Tom Abinanti (D-Greenburgh) the author of A9983 will be holding a press conference tomorrow in Albany to encourage the passage of the bill. Abinanti is the father of a son diagnosed with autism. Senator Roy McDonald (R-Saratoga Springs) introduced S7072 in the Senate. McDonald is the grandfather of two children diagnosed with autism.
We need New Yorkers to call Speaker Silver and Majority Leader Skelos and politely ask them to allow the bills, S7072 in the Senate and A9983 in the Assembly, to go to the floor for a vote, and we need New Yorkers to click on the link to send an email to the leaders offices asking them to allow the bills to go to a vote.
Here are their numbers:
Speaker of the Assembly Sheldon Silver
Senate Majority Leader Dean Skelos
Representatives from autism organizations that have been fighting for A9983 and S7072 will speak at the press conference including John Gilmore form the Autism Action Network, Lou Conte of the Elizabeth Birt Center for Autism Law and Advocacy, and Lisa Rudley of the National autism Association New York Metro Chapter, and Michael Smith of the Foundation for Autism Information and Research. A supporting statement from SAFEMINDS will be read.
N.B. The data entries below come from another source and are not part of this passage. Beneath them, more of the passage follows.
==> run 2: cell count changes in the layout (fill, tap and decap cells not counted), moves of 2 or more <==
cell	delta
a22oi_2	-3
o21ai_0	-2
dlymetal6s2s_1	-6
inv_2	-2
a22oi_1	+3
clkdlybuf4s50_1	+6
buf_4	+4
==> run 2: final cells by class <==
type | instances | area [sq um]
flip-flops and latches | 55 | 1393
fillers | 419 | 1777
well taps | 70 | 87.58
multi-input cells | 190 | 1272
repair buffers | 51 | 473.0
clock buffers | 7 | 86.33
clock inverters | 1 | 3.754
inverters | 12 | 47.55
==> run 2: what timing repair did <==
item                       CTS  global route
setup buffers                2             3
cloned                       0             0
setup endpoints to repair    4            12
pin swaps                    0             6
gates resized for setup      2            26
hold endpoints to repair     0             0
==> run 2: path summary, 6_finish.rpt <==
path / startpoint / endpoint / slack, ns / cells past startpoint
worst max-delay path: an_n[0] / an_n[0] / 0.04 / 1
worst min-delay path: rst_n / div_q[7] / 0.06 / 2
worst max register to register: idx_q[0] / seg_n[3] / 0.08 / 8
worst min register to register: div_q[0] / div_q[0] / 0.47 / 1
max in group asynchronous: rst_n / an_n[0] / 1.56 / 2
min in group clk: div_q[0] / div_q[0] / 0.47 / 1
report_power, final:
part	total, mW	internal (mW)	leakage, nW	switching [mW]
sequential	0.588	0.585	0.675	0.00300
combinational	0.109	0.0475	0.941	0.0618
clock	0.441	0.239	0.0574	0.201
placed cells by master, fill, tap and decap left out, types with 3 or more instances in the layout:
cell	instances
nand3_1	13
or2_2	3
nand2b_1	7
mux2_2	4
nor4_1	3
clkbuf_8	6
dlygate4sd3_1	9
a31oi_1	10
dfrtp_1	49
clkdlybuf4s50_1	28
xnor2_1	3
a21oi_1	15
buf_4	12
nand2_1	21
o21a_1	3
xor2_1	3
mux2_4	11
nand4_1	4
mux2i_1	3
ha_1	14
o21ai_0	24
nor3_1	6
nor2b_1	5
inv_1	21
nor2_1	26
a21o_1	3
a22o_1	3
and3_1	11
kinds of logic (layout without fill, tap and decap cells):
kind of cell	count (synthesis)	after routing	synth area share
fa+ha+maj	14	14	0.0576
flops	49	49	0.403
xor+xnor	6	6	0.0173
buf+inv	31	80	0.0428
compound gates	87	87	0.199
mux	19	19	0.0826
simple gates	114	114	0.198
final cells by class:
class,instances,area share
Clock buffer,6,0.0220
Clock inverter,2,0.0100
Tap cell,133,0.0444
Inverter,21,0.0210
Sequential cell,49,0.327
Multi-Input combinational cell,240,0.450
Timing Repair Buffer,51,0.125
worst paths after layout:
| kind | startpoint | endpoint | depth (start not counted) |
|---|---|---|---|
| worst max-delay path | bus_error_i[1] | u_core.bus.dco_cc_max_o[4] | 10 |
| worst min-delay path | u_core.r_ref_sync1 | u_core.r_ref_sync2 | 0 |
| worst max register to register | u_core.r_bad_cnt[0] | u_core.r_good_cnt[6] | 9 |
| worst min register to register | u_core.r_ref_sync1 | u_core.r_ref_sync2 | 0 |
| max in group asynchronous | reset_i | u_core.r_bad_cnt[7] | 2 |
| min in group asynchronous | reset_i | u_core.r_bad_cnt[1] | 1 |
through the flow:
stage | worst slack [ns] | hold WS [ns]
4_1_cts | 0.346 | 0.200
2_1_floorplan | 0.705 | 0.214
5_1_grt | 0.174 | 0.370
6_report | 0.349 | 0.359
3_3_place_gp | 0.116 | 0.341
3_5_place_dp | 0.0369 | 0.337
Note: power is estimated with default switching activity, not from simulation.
--- src/rtl/serial_subtractor_if.sv ---
// Operand/result bundle between a requester and the serial subtractor.
interface serial_subtractor_if #(
    parameter int N = arith_pkg::ARITH_W
) ();

    // Handshake: start is a request that is accepted on any rising edge where
    // busy is low (a/b are captured on that edge). There is no backpressure
    // on results: done is a one-cycle strobe, and d/bo hold until the next done.
    logic         start;
    logic [N-1:0] a;
    logic [N-1:0] b;
    logic [N-1:0] d;
    logic         bo;
    logic         busy;
    logic         done;

    modport master (
        output start, a, b,
        input  d, bo, busy, done
    );

    modport slave (
        input  start, a, b,
        output d, bo, busy, done
    );

endinterface

--- src/rtl/full_subtractor.sv ---
// One-bit full subtractor cell: diff = x - y - bi, with borrow out.
module full_subtractor (
    input  logic x,
    input  logic y,
    input  logic bi,
    output logic diff,
    output logic bo
);

    assign diff = x ^ y ^ bi;
    assign bo   = (~x & y) | (~(x ^ y) & bi);

endmodule
**config.mk**
```make
export PLATFORM = sky130hd
export DESIGN_NAME = bus_interconnect_flat
export DESIGN_NICKNAME = d
export VERILOG_FILES = /design/src/rtl/bus_interconnect_if.sv /design/src/rtl/bus_interconnect.sv /design/src/flat_wrapper.sv
export SDC_FILE = /design/constraint.sdc
export NUM_CORES = 1
export LEC_CHECK = 0
export ABC_AREA = 1
export BUFFER_PORTS_ARGS = -buffer_cell sky130_fd_sc_hd__buf_2
export CAP_MARGIN = 10
export CORE_MARGIN = 2
export CORE_UTILIZATION = 46
export DETAILED_ROUTE_END_ITERATION = 7
export PLACE_DENSITY_LB_ADDON = 0.15
export SYNTH_ARGS = -nofsm -noshare
export SYNTH_HDL_FRONTEND = slang
export SYNTH_SLANG_ARGS = --single-unit
```
**constraint.sdc**
```tcl
create_clock -name clk -period 3.3 [get_ports clk]
set_input_delay 0.66 -clock clk [delete_from_list [all_inputs] [get_ports clk]]
set_output_delay 0.66 -clock clk [all_outputs]
set_load 0.01 [all_outputs]
```
**src/rtl/bus_interconnect_if.sv**
```systemverilog
// Bundle of master request/response and shared slave bus signals.
// Modport master is the interconnect's view; slave is the environment's.
interface bus_interconnect_if #(
  parameter int NUM_MASTERS = 4,
  parameter int NUM_SLAVES  = 4,
  parameter int ADDR_W      = 16,
  parameter int DATA_W      = 16
);
  logic [NUM_MASTERS-1:0]        m_req_i;
  logic [NUM_MASTERS*ADDR_W-1:0] m_addr_i;
  logic [NUM_MASTERS*DATA_W-1:0] m_wdata_i;
  logic [NUM_MASTERS-1:0]        m_rw_i;
  logic [NUM_MASTERS-1:0]        m_gnt_o;
  logic [NUM_MASTERS-1:0]        m_ack_o;
  logic [NUM_MASTERS-1:0]        m_err_o;
  logic [DATA_W-1:0]             m_rdata_o;
  logic [NUM_SLAVES-1:0]         s_sel_o;
  logic [ADDR_W-1:0]             s_addr_o;
  logic [DATA_W-1:0]             s_wdata_o;
  logic                          s_rw_o;
  logic                          s_strobe_o;
  logic [NUM_SLAVES-1:0]         s_ready_i;
  logic [NUM_SLAVES*DATA_W-1:0]  s_rdata_i;

  modport master (
    input  m_req_i, m_addr_i, m_wdata_i, m_rw_i,
    input  s_ready_i, s_rdata_i,
    output m_gnt_o, m_ack_o, m_err_o, m_rdata_o,
    output s_sel_o, s_addr_o, s_wdata_o, s_rw_o,
    output s_strobe_o
  );

  modport slave (
    output m_req_i, m_addr_i, m_wdata_i, m_rw_i,
    output s_ready_i, s_rdata_i,
    input  m_gnt_o, m_ack_o, m_err_o, m_rdata_o,
    input  s_sel_o, s_addr_o, s_wdata_o, s_rw_o,
    input  s_strobe_o
  );
endinterface

```
**src/rtl/bus_interconnect.sv**
```systemverilog
// Round-robin N-master to M-slave single-outstanding bus interconnect
// with address decode, wait-state timeout and error reporting.
module bus_interconnect #(
  parameter int NUM_MASTERS = 4,
  parameter int NUM_SLAVES  = 4,
  parameter int ADDR_W      = 16,
  parameter int DATA_W      = 16,
  parameter logic [NUM_SLAVES*ADDR_W-1:0] SLAVE_BASE =
    {16'h4000, 16'h2000, 16'h1000, 16'h0000},
  parameter logic [NUM_SLAVES*ADDR_W-1:0] SLAVE_SIZE =
    {16'h1000, 16'h0100, 16'h0020, 16'h1000},
  parameter int CLK_MAX_TIMEOUT = 10
) (
  input  logic               clk,
  input  logic               rst,
  bus_interconnect_if.master bus
);

  localparam int MW =
    (NUM_MASTERS > 1) ? $clog2(NUM_MASTERS) : 1;
  localparam int SW =
    (NUM_SLAVES > 1) ? $clog2(NUM_SLAVES) : 1;
  localparam int CW =
    (CLK_MAX_TIMEOUT > 0) ? $clog2(CLK_MAX_TIMEOUT + 1) : 1;
  localparam logic [CW-1:0] C_LAST =
    CW'((CLK_MAX_TIMEOUT > 0) ? CLK_MAX_TIMEOUT - 1 : 0);
  localparam logic [CW-1:0] C_MAX = CW'(CLK_MAX_TIMEOUT);

  localparam logic [1:0] S_IDLE = 2'd0;
  localparam logic [1:0] S_ADDR = 2'd1;
  localparam logic [1:0] S_WAIT = 2'd2;
  localparam logic [1:0] S_DONE = 2'd3;

  logic [1:0]             r_state;
  logic [NUM_MASTERS-1:0] r_gnt;
  logic [NUM_MASTERS-1:0] r_ack;
  logic [NUM_MASTERS-1:0] r_err;
  logic [MW-1:0]          r_last;
  logic [MW-1:0]          r_cur;
  logic [ADDR_W-1:0]      r_addr;
  logic [DATA_W-1:0]      r_wdata;
  logic                   r_rw;
  logic [DATA_W-1:0]      r_rdata;
  logic [NUM_SLAVES-1:0]  r_sel;
  logic [SW-1:0]          r_sidx;
  logic                   r_strobe;
  logic [CW-1:0]          r_cnt;

  logic                   w_found;
  logic [MW-1:0]          w_win;
  logic [ADDR_W-1:0]      w_addr;
  logic [DATA_W-1:0]      w_wdata;
  logic                   w_rw;
  logic                   w_hit;
  logic [SW-1:0]          w_sidx;
  logic                   w_rdy;
  logic [DATA_W-1:0]      w_srd;

  // Walk a doubled index range so the search starts just past r_last.
  always_comb begin
    w_found = 1'b0;
    w_win   = '0;
    for (int i = 0; i < 2 * NUM_MASTERS; i++) begin
      if (!w_found &&
          i > int'(r_last) &&
          i <= int'(r_last) + NUM_MASTERS &&
          bus.m_req_i[i % NUM_MASTERS]) begin
        w_found = 1'b1;
        w_win   = MW'(i % NUM_MASTERS);
      end
    end
  end

  always_comb begin
    w_addr  = '0;
    w_wdata = '0;
    w_rw    = 1'b0;
    for (int i = 0; i < NUM_MASTERS; i++) begin
      if (w_win == MW'(i)) begin
        w_addr  = bus.m_addr_i[i*ADDR_W +: ADDR_W];
        w_wdata = bus.m_wdata_i[i*DATA_W +: DATA_W];
        w_rw    = bus.m_rw_i[i];
      end
    end
  end

  // Descending scan: the lowest matching window is assigned last.
  always_comb begin
    w_hit  = 1'b0;
    w_sidx = '0;
    for (int k = NUM_SLAVES - 1; k >= 0; k--) begin
      if ({1'b0, r_addr} >=
            {1'b0, SLAVE_BASE[k*ADDR_W +: ADDR_W]} &&
          {1'b0, r_addr} <
            {1'b0, SLAVE_BASE[k*ADDR_W +: ADDR_W]} +
            {1'b0, SLAVE_SIZE[k*ADDR_W +: ADDR_W]}) begin
        w_hit  = 1'b1;
        w_sidx = SW'(k);
      end
    end
  end

  always_comb begin
    w_rdy = 1'b0;
    w_srd = '0;
    for (int k = 0; k < NUM_SLAVES; k++) begin
      if (r_sidx == SW'(k)) begin
        w_rdy = bus.s_ready_i[k];
        w_srd = bus.s_rdata_i[k*DATA_W +: DATA_W];
      end
    end
  end

  always_ff @(posedge clk or posedge rst) begin
    if (rst) begin
      r_state  <= S_IDLE;
      r_gnt    <= '0;
      r_ack    <= '0;
      r_err    <= '0;
      r_last   <= MW'(NUM_MASTERS - 1);
      r_cur    <= '0;
      r_addr   <= '0;
      r_wdata  <= '0;
      r_rw     <= 1'b0;
      r_rdata  <= '0;
      r_sel    <= '0;
      r_sidx   <= '0;
      r_strobe <= 1'b0;
      r_cnt    <= '0;
    end else begin
      case (r_state)
        S_IDLE: begin
          if (w_found) begin
            r_gnt   <= NUM_MASTERS'(1) << w_win;
            r_cur   <= w_win;
            r_addr  <= w_addr;
            r_wdata <= w_wdata;
            r_rw    <= w_rw;
            r_state <= S_ADDR;
          end
        end
        S_ADDR: begin
          if (w_hit) begin
            r_sel    <= NUM_SLAVES'(1) << w_sidx;
            r_sidx   <= w_sidx;
            r_cnt    <= '0;
            r_strobe <= 1'b1;
            r_state  <= S_WAIT;
          end else begin
            r_err   <= r_gnt;
            r_state <= S_DONE;
          end
        end
        S_WAIT: begin
          if (r_cnt != C_MAX) begin
            r_cnt <= r_cnt + 1'b1;
          end
          if (w_rdy) begin
            if (!r_rw) begin
              r_rdata <= w_srd;
            end
            r_ack    <= r_gnt;
            r_strobe <= 1'b0;
            r_state  <= S_DONE;
          end else if (r_cnt >= C_LAST) begin
            r_err    <= r_gnt;
            r_strobe <= 1'b0;
            r_state  <= S_DONE;
          end
        end
        S_DONE: begin
          r_ack   <= '0;
          r_err   <= '0;
          r_gnt   <= '0;
          r_sel   <= '0;
          r_last  <= r_cur;
          r_state <= S_IDLE;
        end
        default: r_state <= S_IDLE;
      endcase
    end
  end

  assign bus.m_gnt_o    = r_gnt;
  assign bus.m_ack_o    = r_ack;
  assign bus.m_err_o    = r_err;
  assign bus.m_rdata_o  = r_rdata;
  assign bus.s_sel_o    = r_sel;
  assign bus.s_addr_o   = r_addr;
  assign bus.s_wdata_o  = r_wdata;
  assign bus.s_rw_o     = r_rw;
  assign bus.s_strobe_o = r_strobe;

endmodule

```
**src/flat_wrapper.sv**
```systemverilog
// flat-port wrapper written by rule: the top's interface ports become plain ports
module bus_interconnect_flat 
#(
  parameter int NUM_MASTERS = 4,
  parameter int NUM_SLAVES  = 4,
  parameter int ADDR_W      = 16,
  parameter int DATA_W      = 16,
  parameter logic [NUM_SLAVES*ADDR_W-1:0] SLAVE_BASE =
    {16'h4000, 16'h2000, 16'h1000, 16'h0000},
  parameter logic [NUM_SLAVES*ADDR_W-1:0] SLAVE_SIZE =
    {16'h1000, 16'h0100, 16'h0020, 16'h1000},
  parameter int CLK_MAX_TIMEOUT = 10
)
  (clk, rst, bus_m_req_i, bus_m_addr_i, bus_m_wdata_i, bus_m_rw_i, bus_s_ready_i, bus_s_rdata_i, bus_m_gnt_o, bus_m_ack_o, bus_m_err_o, bus_m_rdata_o, bus_s_sel_o, bus_s_addr_o, bus_s_wdata_o, bus_s_rw_o, bus_s_strobe_o);
  bus_interconnect_if #(.NUM_MASTERS(NUM_MASTERS), .NUM_SLAVES(NUM_SLAVES), .ADDR_W(ADDR_W), .DATA_W(DATA_W)) bus_i ();
  input  logic clk;
  input  logic rst;
  input wire logic [$bits(bus_i.m_req_i)-1:0] bus_m_req_i;
  input wire logic [$bits(bus_i.m_addr_i)-1:0] bus_m_addr_i;
  input wire logic [$bits(bus_i.m_wdata_i)-1:0] bus_m_wdata_i;
  input wire logic [$bits(bus_i.m_rw_i)-1:0] bus_m_rw_i;
  input wire logic [$bits(bus_i.s_ready_i)-1:0] bus_s_ready_i;
  input wire logic [$bits(bus_i.s_rdata_i)-1:0] bus_s_rdata_i;
  output wire logic [$bits(bus_i.m_gnt_o)-1:0] bus_m_gnt_o;
  output wire logic [$bits(bus_i.m_ack_o)-1:0] bus_m_ack_o;
  output wire logic [$bits(bus_i.m_err_o)-1:0] bus_m_err_o;
  output wire logic [$bits(bus_i.m_rdata_o)-1:0] bus_m_rdata_o;
  output wire logic [$bits(bus_i.s_sel_o)-1:0] bus_s_sel_o;
  output wire logic [$bits(bus_i.s_addr_o)-1:0] bus_s_addr_o;
  output wire logic [$bits(bus_i.s_wdata_o)-1:0] bus_s_wdata_o;
  output wire logic [$bits(bus_i.s_rw_o)-1:0] bus_s_rw_o;
  output wire logic [$bits(bus_i.s_strobe_o)-1:0] bus_s_strobe_o;
  assign bus_i.m_req_i = bus_m_req_i;
  assign bus_i.m_addr_i = bus_m_addr_i;
  assign bus_i.m_wdata_i = bus_m_wdata_i;
  assign bus_i.m_rw_i = bus_m_rw_i;
  assign bus_i.s_ready_i = bus_s_ready_i;
  assign bus_i.s_rdata_i = bus_s_rdata_i;
  assign bus_m_gnt_o = bus_i.m_gnt_o;
  assign bus_m_ack_o = bus_i.m_ack_o;
  assign bus_m_err_o = bus_i.m_err_o;
  assign bus_m_rdata_o = bus_i.m_rdata_o;
  assign bus_s_sel_o = bus_i.s_sel_o;
  assign bus_s_addr_o = bus_i.s_addr_o;
  assign bus_s_wdata_o = bus_i.s_wdata_o;
  assign bus_s_rw_o = bus_i.s_rw_o;
  assign bus_s_strobe_o = bus_i.s_strobe_o;
  bus_interconnect #(.NUM_MASTERS(NUM_MASTERS), .NUM_SLAVES(NUM_SLAVES), .ADDR_W(ADDR_W), .DATA_W(DATA_W), .SLAVE_BASE(SLAVE_BASE), .SLAVE_SIZE(SLAVE_SIZE), .CLK_MAX_TIMEOUT(CLK_MAX_TIMEOUT)) u_core (.clk(clk), .rst(rst), .bus(bus_i));
endmodule
```
==> results_dict.tcl, run 1 <==
set metrics [dict create \
    status "completed" \
    io_buffers 271 \
    ys_seq_elements 78 \
    r2r-end "u_core.bus.m_ack_o[1]" \
    dr.first_iter.drc_count 280 \
    seqPwrFrac 0.281 \
    vias 5887 \
    tightest_slew_ns 0.921 \
    num_io_pins 272 \
    clockBufferDepth 2 \
    syn_nets 1026 \
    cts_root_buf "clkbuf_16" \
    postCtsSetupBuffers 0 \
    post_cts_resize_count 0 \
    slew_headroom 0.384 \
    clock_skew_ns 0.00752 \
    p_leak_nw 4.20 \
    path_class "reg2reg" \
    period_needed_ns 2.33 \
    seqCellArea_um2 1950 \
    synth_area_um2 5300 \
    crit_fanout 9 \
    avgSynthCellArea_um2 6.53 \
    r2r_cells 4 \
    whs_ns 0.411 \
    intPower_mw 3.08 \
    finalHoldViolations 0 \
    cts_tree "yes" \
    dp_hpwl_um 12800 \
    timing.fmax_ghz 0.429 \
    swShare 0.478 \
    wire_per_inst_um 13.7 \
    drv_slew 0 \
    crit_slowest_cell "o21ai_0" \
    setup_violations 0 \
    ys_warn_count 0 \
    multiInputGateArea_um2 2860 \
    grt_util_all_layers 0.272 \
    cpPeakStageDelay_ns 0.60 \
    insertion_delay_ns 0.34 \
    synth_cells 811 \
    path_depth 4 \
    hp-class "in2async" \
    clockPowerShare 0.157 \
    ys_types 32 \
    gp_congestion 0.827 \
    die_area_um2 12400 \
    via_per_inst 4.85 \
    initial_core_util 0.468 \
    numCtsBuffers 9 \
    seq_area_frac_synth 0.369 \
    maxCapViolations 0 \
    numClockSinks 78 \
    critPathLaunchType "register" \
    htree_levels 3 \
    cp.arrival_ns 2.55 \
    chipWidth_um 111 \
    area_growth_pct 32.1 \
    clkTransAtPathRegs_ns 0.06 \
    cp-end-kind "register" \
    drc_errors 0 \
    path_cells "ha_1 -> clkinv_1 -> o21ai_0 -> mux2_2" \
    power_frac_comb 0.562 \
    period_share 0.706 \
    vdd_drop_max_v 0.000560 \
    dr.pass1.iters 7 \
    postCtsHoldBufs 0 \
    p_sw_mw 2.82 \
    path_delay_family "compound AO/OA/AOI/OAI gates" \
    cp.required_ns 3.52 \
    antenna_found_initial 1 \
    die_height_um 111 \
    nNetsFinal 1279 \
    finalWirelength_um 16600 \
    drive_above_1_share 0.297 \
    core-area_um2 11300 \
    fin_setup_tns_ns 0 \
    rsz0062_at_grt "no" \
    grt-ovfl-total 0 \
    power_density_nw_per_um2 842 \
    first_global_vias 5563 \
    fillers 1147 \
    reg2reg_setup_slack_ns 0.97 \
    grt_pass1_wl_um 27200 \
    ant_nets 0 \
    rows 39 \
    grt_max_degree 43 \
    critical_path_buf_inv_count 1 \
    worstReg2RegStart "u_core.r_state[0]" \
]
-- cell usage in the layout (no fill, tap or decap) --
cell type / Yosys / final
o31ai_1: 1 / 1
nand2_1: 380 / 380
dfstp_2: 2 / 2
clkbuf_16: 0 / 9
mux2_2: 4 / 4
nand4_1: 4 / 4
dfrtp_1: 76 / 76
nand4_2: 1 / 1
a41oi_1: 1 / 1
o21ai_0: 57 / 57
clkinv_4: 0 / 2
clkbuf_8: 0 / 1
xor2_1: 2 / 2
o22ai_1: 5 / 5
nor2_2: 1 / 1
clkinv_1: 17 / 17
ha_1: 9 / 9
nor2_1: 24 / 24
a22o_1: 2 / 2
inv_2: 1 / 1
or2_2: 1 / 1
a21oi_1: 8 / 8
nor3_1: 3 / 3
diode_2: 0 / 1
nand3b_1: 33 / 33
nand3_1: 62 / 62
o21ai_1: 8 / 8
clkinv_2: 0 / 5
a221oi_1: 8 / 8
buf_2: 16 / 271
buf_4: 3 / 13
nand2_2: 5 / 5
inv_1: 53 / 52
a21oi_4: 1 / 1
Why do we want this? Because losing a diagnosis can threaten the most basic services people with autism need: educational placements, health insurance coverage, Medicaid waivers, early intervention and other vital services.
Three studies have been done on how implementing the DSM5 will affect the number of people with autism: a study from Yale found a 55% percent reduction, including a 30% reduction among people considered severe, a study from LSU found a 48% reduction in the number of toddlers, and an Australian study released last week found a 23% reduction.